* _WHAT IS REQUIRED_
Lines with "property": state how many there are in the records below, and nothing else.

(Extracted records)
`src/rtl/strap_clk_pkg.sv`:
```
package strap_clk_pkg;

    localparam int STRAP_W = 5;
    localparam int FS_W    = 4;
    localparam int REG_W   = 8;
    localparam int ADDR_W  = 3;
    localparam int N_SDRAM = 13;
    localparam int N_PCI   = 5;
    localparam int N_AGP   = 2;
    localparam int N_LANE  = 28;

    // lane positions in the gate bank
    localparam int L_CPU_T0  = 0;
    localparam int L_CPU_C0  = 1;
    localparam int L_CPU_T1  = 2;
    localparam int L_PCI_F   = 3;
    localparam int L_PCI0    = 4;
    localparam int L_SDRAM0  = L_PCI0 + N_PCI;
    localparam int L_CLK48   = L_SDRAM0 + N_SDRAM;
    localparam int L_CLK2448 = L_CLK48 + 1;
    localparam int L_REF0    = L_CLK2448 + 1;
    localparam int L_REF1    = L_REF0 + 1;
    localparam int L_AGP0    = L_REF1 + 1;

    // register addresses
    localparam logic [ADDR_W-1:0] A_CPU  = 3'd1;
    localparam logic [ADDR_W-1:0] A_PCI  = 3'd2;
    localparam logic [ADDR_W-1:0] A_SDLO = 3'd3;
    localparam logic [ADDR_W-1:0] A_SDHI = 3'd4;
    localparam logic [ADDR_W-1:0] A_MISC = 3'd5;

    typedef enum logic [1:0] {
        ST_SAMPLE = 2'd0,
        ST_LOCK   = 2'd1,
        ST_DRIVE  = 2'd2
    } boot_state_t;

endpackage

```
`src/rtl/strap_boot_fsm.sv`:
```
module strap_boot_fsm
    import strap_clk_pkg::*;
(
    input  logic               clk,
    input  logic               rst_n,
    input  logic [STRAP_W-1:0] pad_in,
    output logic [STRAP_W-1:0] strap_q,
    output logic               drive_en
);

    boot_state_t state_q;
    boot_state_t state_d;

    // strap capture: open while reset is held, frozen after
    always_ff @(posedge clk) begin
        if (!rst_n) begin
            strap_q <= pad_in;
        end
    end

    always_ff @(posedge clk or negedge rst_n) begin
        if (!rst_n) begin
            state_q <= ST_SAMPLE;
        end else begin
            state_q <= state_d;
        end
    end

    always_comb begin
        state_d = state_q;
        unique case (state_q)
            ST_SAMPLE: state_d = ST_LOCK;
            ST_LOCK:   state_d = ST_DRIVE;
            ST_DRIVE:  state_d = ST_DRIVE;
            default:   state_d = ST_SAMPLE;
        endcase
    end

    always_comb begin
        drive_en = 1'b0;
        unique case (state_q)
            ST_SAMPLE: drive_en = 1'b0;
            ST_LOCK:   drive_en = 1'b0;
            ST_DRIVE:  drive_en = 1'b1;
            default:   drive_en = 1'b0;
        endcase
    end

    AST_STRAP_FROZEN: assert property (@(posedge clk) disable iff (!rst_n)
        (state_q != ST_SAMPLE) |-> $stable(strap_q));

    AST_NO_DRIVE_IN_RESET: assert property (@(posedge clk)
        !rst_n |-> !drive_en);

    AST_DRIVE_AFTER_RELEASE: assert property (@(posedge clk) disable iff (!rst_n)
        $rose(drive_en) |-> $past(rst_n));

endmodule

```
`src/rtl/clk_ctrl_regs.sv`:
```
module clk_ctrl_regs
    import strap_clk_pkg::*;
(
    input  logic              clk,
    input  logic              rst_n,
    input  logic              wr,
    input  logic [ADDR_W-1:0] addr,
    input  logic [REG_W-1:0]  wdata,
    input  logic [FS_W-1:0]   fs_in,
    output logic [REG_W-1:0]  rdata,
    output logic [N_LANE-1:0] lane_en,
    output logic              sel_half
);

    logic [REG_W-1:0] cpu_q;
    logic [REG_W-1:0] pci_q;
    logic [REG_W-1:0] sdlo_q;
    logic [REG_W-1:0] sdhi_q;
    logic [FS_W-1:0]  misc_q;

    always_ff @(posedge clk or negedge rst_n) begin
        if (!rst_n) begin
            cpu_q  <= '1;
            pci_q  <= '1;
            sdlo_q <= '1;
            sdhi_q <= '1;
            misc_q <= '1;
        end else if (wr) begin
            case (addr)
                A_CPU:   cpu_q  <= wdata;
                A_PCI:   pci_q  <= wdata;
                A_SDLO:  sdlo_q <= wdata;
                A_SDHI:  sdhi_q <= wdata;
                A_MISC:  misc_q <= wdata[FS_W-1:0];
                default: ;
            endcase
        end
    end

    always_comb begin
        case (addr)
            A_CPU:   rdata = cpu_q;
            A_PCI:   rdata = pci_q;
            A_SDLO:  rdata = sdlo_q;
            A_SDHI:  rdata = sdhi_q;
            A_MISC:  rdata = {~fs_in, misc_q};
            default: rdata = '0;
        endcase
    end

    always_comb begin
        lane_en                      = '0;
        lane_en[L_CPU_T0]            = cpu_q[3];
        lane_en[L_CPU_C0]            = cpu_q[2];
        lane_en[L_CPU_T1]            = cpu_q[1];
        lane_en[L_PCI_F]             = pci_q[0];
        lane_en[L_PCI0 +: N_PCI]     = pci_q[N_PCI:1];
        lane_en[L_SDRAM0 +: REG_W]   = sdlo_q;
        lane_en[L_SDRAM0+REG_W +: N_SDRAM-REG_W] = sdhi_q[N_SDRAM-REG_W-1:0];
        lane_en[L_CLK48]             = sdhi_q[5];
        lane_en[L_CLK2448]           = sdhi_q[6];
        lane_en[L_REF0]              = misc_q[2];
        lane_en[L_REF1]              = misc_q[3];
        lane_en[L_AGP0 +: N_AGP]     = misc_q[N_AGP-1:0];
        sel_half                     = cpu_q[7];
    end

endmodule

```
`src/rtl/half_rate_mux.sv`:
```
module half_rate_mux (
    input  logic clk,
    input  logic rst_n,
    input  logic base_src,
    input  logic sel_half,
    output logic mux_src
);

    logic prev_q;
    logic half_q;
    logic sel_q;

    always_ff @(posedge clk or negedge rst_n) begin
        if (!rst_n) begin
            prev_q <= 1'b0;
            half_q <= 1'b0;
            sel_q  <= 1'b1;
        end else begin
            prev_q <= base_src;
            if (base_src && !prev_q) begin
                half_q <= ~half_q;
            end
            // swap only when both candidates are low
            if (!base_src && !half_q) begin
                sel_q <= sel_half;
            end
        end
    end

    assign mux_src = sel_q ? half_q : base_src;

    AST_MUX_RISE_CLEAN: assert property (@(posedge clk) disable iff (!rst_n)
        $rose(mux_src) |-> ($rose(base_src) || $rose(half_q)));

    AST_MUX_FALL_CLEAN: assert property (@(posedge clk) disable iff (!rst_n)
        $fell(mux_src) |-> ($fell(base_src) || $fell(half_q)));

endmodule

```
`src/rtl/clk_gate_bank.sv`:
```
module clk_gate_bank #(
    parameter int LANES = 4
) (
    input  logic             clk,
    input  logic             rst_n,
    input  logic [LANES-1:0] src,
    input  logic [LANES-1:0] en,
    output logic [LANES-1:0] gated
);

    logic [LANES-1:0] gate_q;

    for (genvar i = 0; i < LANES; i++) begin : g_lane
        always_ff @(posedge clk or negedge rst_n) begin
            if (!rst_n) begin
                gate_q[i] <= 1'b1;
            end else if (!src[i]) begin
                gate_q[i] <= en[i];
            end
        end

        assign gated[i] = src[i] & gate_q[i];

        AST_NO_RUNT_RISE: assert property (@(posedge clk) disable iff (!rst_n)
            $rose(gated[i]) |-> $rose(src[i]));

        AST_NO_RUNT_FALL: assert property (@(posedge clk) disable iff (!rst_n)
            $fell(gated[i]) |-> $fell(src[i]));
    end

endmodule

```
`src/rtl/strap_clk_gate_top.sv`:
```
module strap_clk_gate_top
    import strap_clk_pkg::*;
(
    input  logic               clk,
    input  logic               rst_n,
    input  logic               cpu_src,
    input  logic               sdram_src,
    input  logic               pci_src,
    input  logic               agp_src,
    input  logic               ref_src,
    input  logic               usb_src,
    input  logic               reg_wr,
    input  logic [ADDR_W-1:0]  reg_addr,
    input  logic [REG_W-1:0]   reg_wdata,
    output logic [REG_W-1:0]   reg_rdata,
    input  logic [STRAP_W-1:0] strap_pad_in,
    output logic [STRAP_W-1:0] strap_pad_out,
    output logic               strap_pad_oe,
    output logic [1:0]         cpu_clk_t,
    output logic               cpu_clk_c,
    output logic [N_SDRAM-1:0] sdram_clk,
    output logic [N_PCI-2:0]   pci_clk,
    output logic [N_AGP-1:0]   agp_clk,
    output logic               clk_24_48,
    output logic [FS_W-1:0]    fs_code,
    output logic               agp_sel
);

    logic [STRAP_W-1:0] strap_q;
    logic               drive_en;
    logic [N_LANE-1:0]  lane_en;
    logic [N_LANE-1:0]  lane_src;
    logic [N_LANE-1:0]  lane_out;
    logic               sel_half;
    logic               mux_src;

    strap_boot_fsm u_boot (
        .clk      (clk),
        .rst_n    (rst_n),
        .pad_in   (strap_pad_in),
        .strap_q  (strap_q),
        .drive_en (drive_en)
    );

    clk_ctrl_regs u_regs (
        .clk      (clk),
        .rst_n    (rst_n),
        .wr       (reg_wr),
        .addr     (reg_addr),
        .wdata    (reg_wdata),
        .fs_in    (strap_q[FS_W-1:0]),
        .rdata    (reg_rdata),
        .lane_en  (lane_en),
        .sel_half (sel_half)
    );

    half_rate_mux u_rate (
        .clk      (clk),
        .rst_n    (rst_n),
        .base_src (usb_src),
        .sel_half (sel_half),
        .mux_src  (mux_src)
    );

    always_comb begin
        lane_src                    = '0;
        lane_src[L_CPU_T0]          = cpu_src;
        lane_src[L_CPU_C0]          = ~cpu_src;
        lane_src[L_CPU_T1]          = cpu_src;
        lane_src[L_PCI_F]           = pci_src;
        lane_src[L_PCI0 +: N_PCI]   = {N_PCI{pci_src}};
        lane_src[L_SDRAM0 +: N_SDRAM] = {N_SDRAM{sdram_src}};
        lane_src[L_CLK48]           = usb_src;
        lane_src[L_CLK2448]         = mux_src;
        lane_src[L_REF0]            = ref_src;
        lane_src[L_REF1]            = ref_src;
        lane_src[L_AGP0 +: N_AGP]   = {N_AGP{agp_src}};
    end

    clk_gate_bank #(.LANES(N_LANE)) u_gates (
        .clk   (clk),
        .rst_n (rst_n),
        .src   (lane_src),
        .en    (lane_en),
        .gated (lane_out)
    );

    assign cpu_clk_t     = {lane_out[L_CPU_T1], lane_out[L_CPU_T0]};
    assign cpu_clk_c     = lane_out[L_CPU_C0];
    assign sdram_clk     = lane_out[L_SDRAM0 +: N_SDRAM];
    assign pci_clk       = lane_out[L_PCI0+1 +: N_PCI-1];
    assign agp_clk       = lane_out[L_AGP0 +: N_AGP];
    assign clk_24_48     = lane_out[L_CLK2448];
    assign strap_pad_oe  = drive_en;
    assign strap_pad_out = drive_en ? {lane_out[L_REF1], lane_out[L_REF0], lane_out[L_PCI0],
                                       lane_out[L_PCI_F], lane_out[L_CLK48]} : '0;
    assign fs_code       = strap_q[FS_W-1:0];
    assign agp_sel       = strap_q[STRAP_W-1];

    AST_RDBK_INVERTED: assert property (@(posedge clk) disable iff (!rst_n)
        (reg_addr == A_MISC) |-> (reg_rdata[REG_W-1:REG_W-FS_W] == ~fs_code));

endmodule

```
`config.mk`:
```
export PLATFORM = sky130hd
export DESIGN_NAME = strap_clk_gate_top
export DESIGN_NICKNAME = d
export VERILOG_FILES = /design/src/rtl/strap_clk_pkg.sv /design/src/rtl/strap_boot_fsm.sv /design/src/rtl/clk_ctrl_regs.sv /design/src/rtl/half_rate_mux.sv /design/src/rtl/clk_gate_bank.sv /design/src/rtl/strap_clk_gate_top.sv
export SDC_FILE = /design/constraint.sdc
export NUM_CORES = 1
export LEC_CHECK = 0
export ABC_AREA = 1
export CORE_MARGIN = 2
export CORE_UTILIZATION = 50
export CTS_CLUSTER_SIZE = 20
export DETAILED_ROUTE_END_ITERATION = 7
export HOLD_SLACK_MARGIN = 0.12
export PLACE_DENSITY_LB_ADDON = 0.08
export SLEW_MARGIN = 20
export SYNTH_ARGS = -nofsm -noshare
export SYNTH_HDL_FRONTEND = slang
export SYNTH_HIERARCHICAL = 1
export SYNTH_SLANG_ARGS = --single-unit
```
`constraint.sdc`:
```
create_clock -name clk -period 1.2 [get_ports clk]
set_input_delay 0.18 -clock clk [delete_from_list [all_inputs] [get_ports clk]]
set_output_delay 0.18 -clock clk [all_outputs]
set_load 0.05 [all_outputs]
```
==> results_dict.tcl <==
set metrics [dict create \
    combPwrFrac_pct 37.2 \
    post-synth-top-count-cell "sky130_fd_sc_hd__nand2_1" \
    setup.reg_to_reg.worst_slack_ps -20 \
    tritoncts "done" \
    final_cell_count_no_fill 724 \
    post-route-min-period_ps 1590 \
    synth.top_cells.by_count "sky130_fd_sc_hd__nand2_1, sky130_fd_sc_hd__inv_1, sky130_fd_sc_hd__dfstp_2" \
    dp_cells 654 \
    pin_count_of_the_biggest_net_entering_global_routing 70 \
    die_h_um 89.4 \
    drive_above_1_share_pct 56.5 \
    finish.net_count 647 \
    cp_endpoint_kind "primary output" \
    global_route_wire_length_before_repair_um 16100 \
    final_weighted_congestion_in_routability_driven_placement 0.927 \
    number_of_enable_type_register_cells_in_the_synthesized_netlist 5 \
    cts.htree.levels 3 \
    final.fill_count 438 \
    cp_data_arrival_time_ps 1410 \
    final-hold-violation-count 0 \
    layout_setup_ws_ps -395 \
    cts.path.max_buffers 2 \
    post_synth_main_area_contributors "sky130_fd_sc_hd__dfstp_2, sky130_fd_sc_hd__nand2_1, sky130_fd_sc_hd__inv_1, sky130_fd_sc_hd__o21ai_0, sky130_fd_sc_hd__edfxtp_1" \
    floorplan.die_area_mm2 0.00799 \
    grt-ovfl-total 0 \
    cellPowerDensity_mw_per_mm2 1390 \
    clock_sinks 74 \
    detail_route.first_pass.iterations 5 \
    number_of_remaining_drc_errors 0 \
    worst_slew_margin_rel_pct 75.0 \
    postSynth.asyncResetShare_pct 93.2 \
    synthesis.instances 454 \
    fin_area_mm2 0.00604 \
    yosys_register_bits 74 \
    portBuffers 66 \
    worstHoldPathType "primary input to flop" \
    clock-root-buffer "sky130_fd_sc_hd__clkbuf_8" \
    core_area_mm2 0.00714 \
    row_count 31 \
    power_report.internal_total_w 0.00560 \
    skew_ps 13.6 \
    grt_util_all_layers_pct 27.0 \
    layout.core_utilization_pct 84.6 \
    i_o_pin_count 67 \
    syn_nets 481 \
    synthFlopType "sky130_fd_sc_hd__dfstp_2" \
    power.share.clock_pct 20.5 \
    final_min_period_over_clock_period_pct 133 \
    max-cap-violations 0 \
    antennaDiodeCount 0 \
    antenna_left 0 \
    via_count_of_the_first_global_routing_pass 3391 \
    critical_path_peak_fanout 3 \
    routed_via_count_divided_by_cell_count 4.88 \
    rsz0062_at_grt "true" \
    run_status "finished with violations" \
    crit_path_start_kind "flop" \
    synth_top_area_share_pct 46.9 \
    cts.reportedPaths.clkPinSlew_ps 80 \
    p_leak_nw 3.06 \
    power.share.sequential_pct 42.3 \
    yosys.area.top_type "sky130_fd_sc_hd__dfstp_2" \
    drt_first_iter_violations 237 \
    syn_to_final_growth_pct 65.7 \
    timing_worst_setup_path_type "flop to primary output" \
    worst_ir_drop_vdd_mv 0.866 \
    p_sw_w 0.00282 \
    yosysWarnings 6 \
    placed_cell_area_mm2 0.00519 \
    worst_ep_required_ps 1020 \
    finalSetupViolations 38 \
    timing.setup.tns_ps -7100 \
    grt_antenna_before_repair 0 \
    sw_frac_of_total_pct 33.5 \
    floorplan.initialDensity_pct 51.1 \
    violations "setup timing" \
    netlist-cell-type-count 20 \
    slew_violations 0 \
    post_synth_instance_area_mm2 0.00364 \
    clock_network_latency_to_the_later_pin_of_the_worst_skew_pair_ps 350 \
    synth-seq-area-share_pct 53.7 \
    synth_area_per_cell_um2 8.03 \
    die_width_um 89.4 \
    cts_made_buffers 9 \
    worst_pin_slew_ps 375 \
    fin_hold_ws_ps 290 \
    maxClockFrequency_mhz 627 \
    postRouteWirelength_um 10400 \
    average_detailed_routed_wire_length_per_instance_um 14.4 \
    via_count 3535 \
    detailedPlacementHpwl_um 6480 \
]
final timing paths:
kind / from / to / depth (start not counted)
min reg2reg: u_regs/sdlo_q[1] / u_gates/gate_q[10] / 2
max: u_rate/sel_q / clk_24_48 / 5
min: cpu_src / u_gates/gate_q[2] / 5
min in group asynchronous: rst_n / u_boot/state_q[0] / 3
max in group asynchronous: rst_n / u_regs/pci_q[2] / 3
max reg2reg: u_rate/sel_q / u_gates/gate_q[23] / 6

* _RESPONSE_
8